Hence, we planned “Special Trip II.” The itinerary was to attend our first college football game, go out for steaks (our four year old’s favorite good), stay at a hotel with an indoor pool, and go to a local farm for a day of fun (pictures available on Facebook). The purpose was to teach two lessons:
“Therefore let those who suffer according to God’s will entrust their souls to a faithful Creator while doing good.” I Peter 4:19
“In the same way, let your light shine before others, so that they may see your good works and give glory to your Father who is in heaven.” Matthew 5:16
We had a great time at the football game. In the third quarter my extroverted, eldest son looked at me and said, “Papa, I feel like I know everyone here.” He had initiated many conversations. We got steaks on Applebee’s 2 for $20 menu and my youngest ate until his belly bulged. We went to the hotel and swam for an hour with the pool to ourselves before we relaxed in the hot tub.
That’s when I started the conversation about school. We both talked for a while and then I brought up I Peter 4. We both talked for a while longer then I brought up Matthew 5. Then we decided to play more in the pool. They chased me so much around the pool that my feet are still bruised as I type. My prayer and purpose was that he will remember that conversation because it was in a hot tub at a nice hotel. My prayer and observation is that he was able to receive it as words of encouragement rather than a “do better… get over it” talk because it was part of a rewards trip.
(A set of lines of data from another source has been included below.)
File: config.mk
export PLATFORM = sky130hd
export DESIGN_NAME = r5_gather
export DESIGN_NICKNAME = d
export VERILOG_FILES = /design/src/rtl/r5_pkg.sv /design/src/rtl/r5_gather.sv
export SDC_FILE = /design/constraint.sdc
export NUM_CORES = 1
export LEC_CHECK = 0
export ABC_AREA = 1
export BUFFER_PORTS_ARGS = -buffer_cell sky130_fd_sc_hd__buf_2
export CAP_MARGIN = 5
export CORE_ASPECT_RATIO = 0.8
export CORE_UTILIZATION = 27
export CTS_CLUSTER_DIAMETER = 30
export DETAILED_ROUTE_END_ITERATION = 10
export GPL_TIMING_DRIVEN = 0
export SKIP_LAST_GASP = 1
export SLEW_MARGIN = 20
export SYNTH_ARGS = -nofsm -noshare
export SYNTH_HDL_FRONTEND = slang
export SYNTH_SLANG_ARGS = --single-unit
File: constraint.sdc
create_clock -name clk -period 1.65 [get_ports clk]
set_input_delay 0.165 -clock clk [delete_from_list [all_inputs] [get_ports clk]]
set_output_delay 0.165 -clock clk [all_outputs]
set_load 0.05 [all_outputs]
We went back up to the room and I got out my Bible and showed them the passages we talked about. They asked me questions about why those passages were marked in different colors in my Bible. After a little more conversation we wrestled in the bed and then fell asleep watching football together.
The next morning we got up, ate breakfast, and swam more before they decided we needed to work out in the hotel fitness center (another “learning experience” they genuinely loved). We got chili-cheese conies at Sonic for lunch (my seven year old’s favorite food) before going to Vollmer’s Farm for the afternoon (if you live within driving distance of Bunn, NC this is a must-do family event). We exhausted ourselves for the next four hours. My youngest fell asleep on the way home and my seven year old initiated more conversation about school and how to respond to his friends.
My favorite quote of the trip happened in that conversation. My seven old said he wished I was his school teacher because, “It would take someone like you Papa to change [name of disruptive student] or somebody else who goes by the name Papa… you know, God.” Then as he was making elaborate plans to impact students in his class, he said, “I am just going to keep being an example and saying good words to [name]. I hope they will sink into his heart and change him.” Shortly after that we woke up little brother and pulled off to get ice cream.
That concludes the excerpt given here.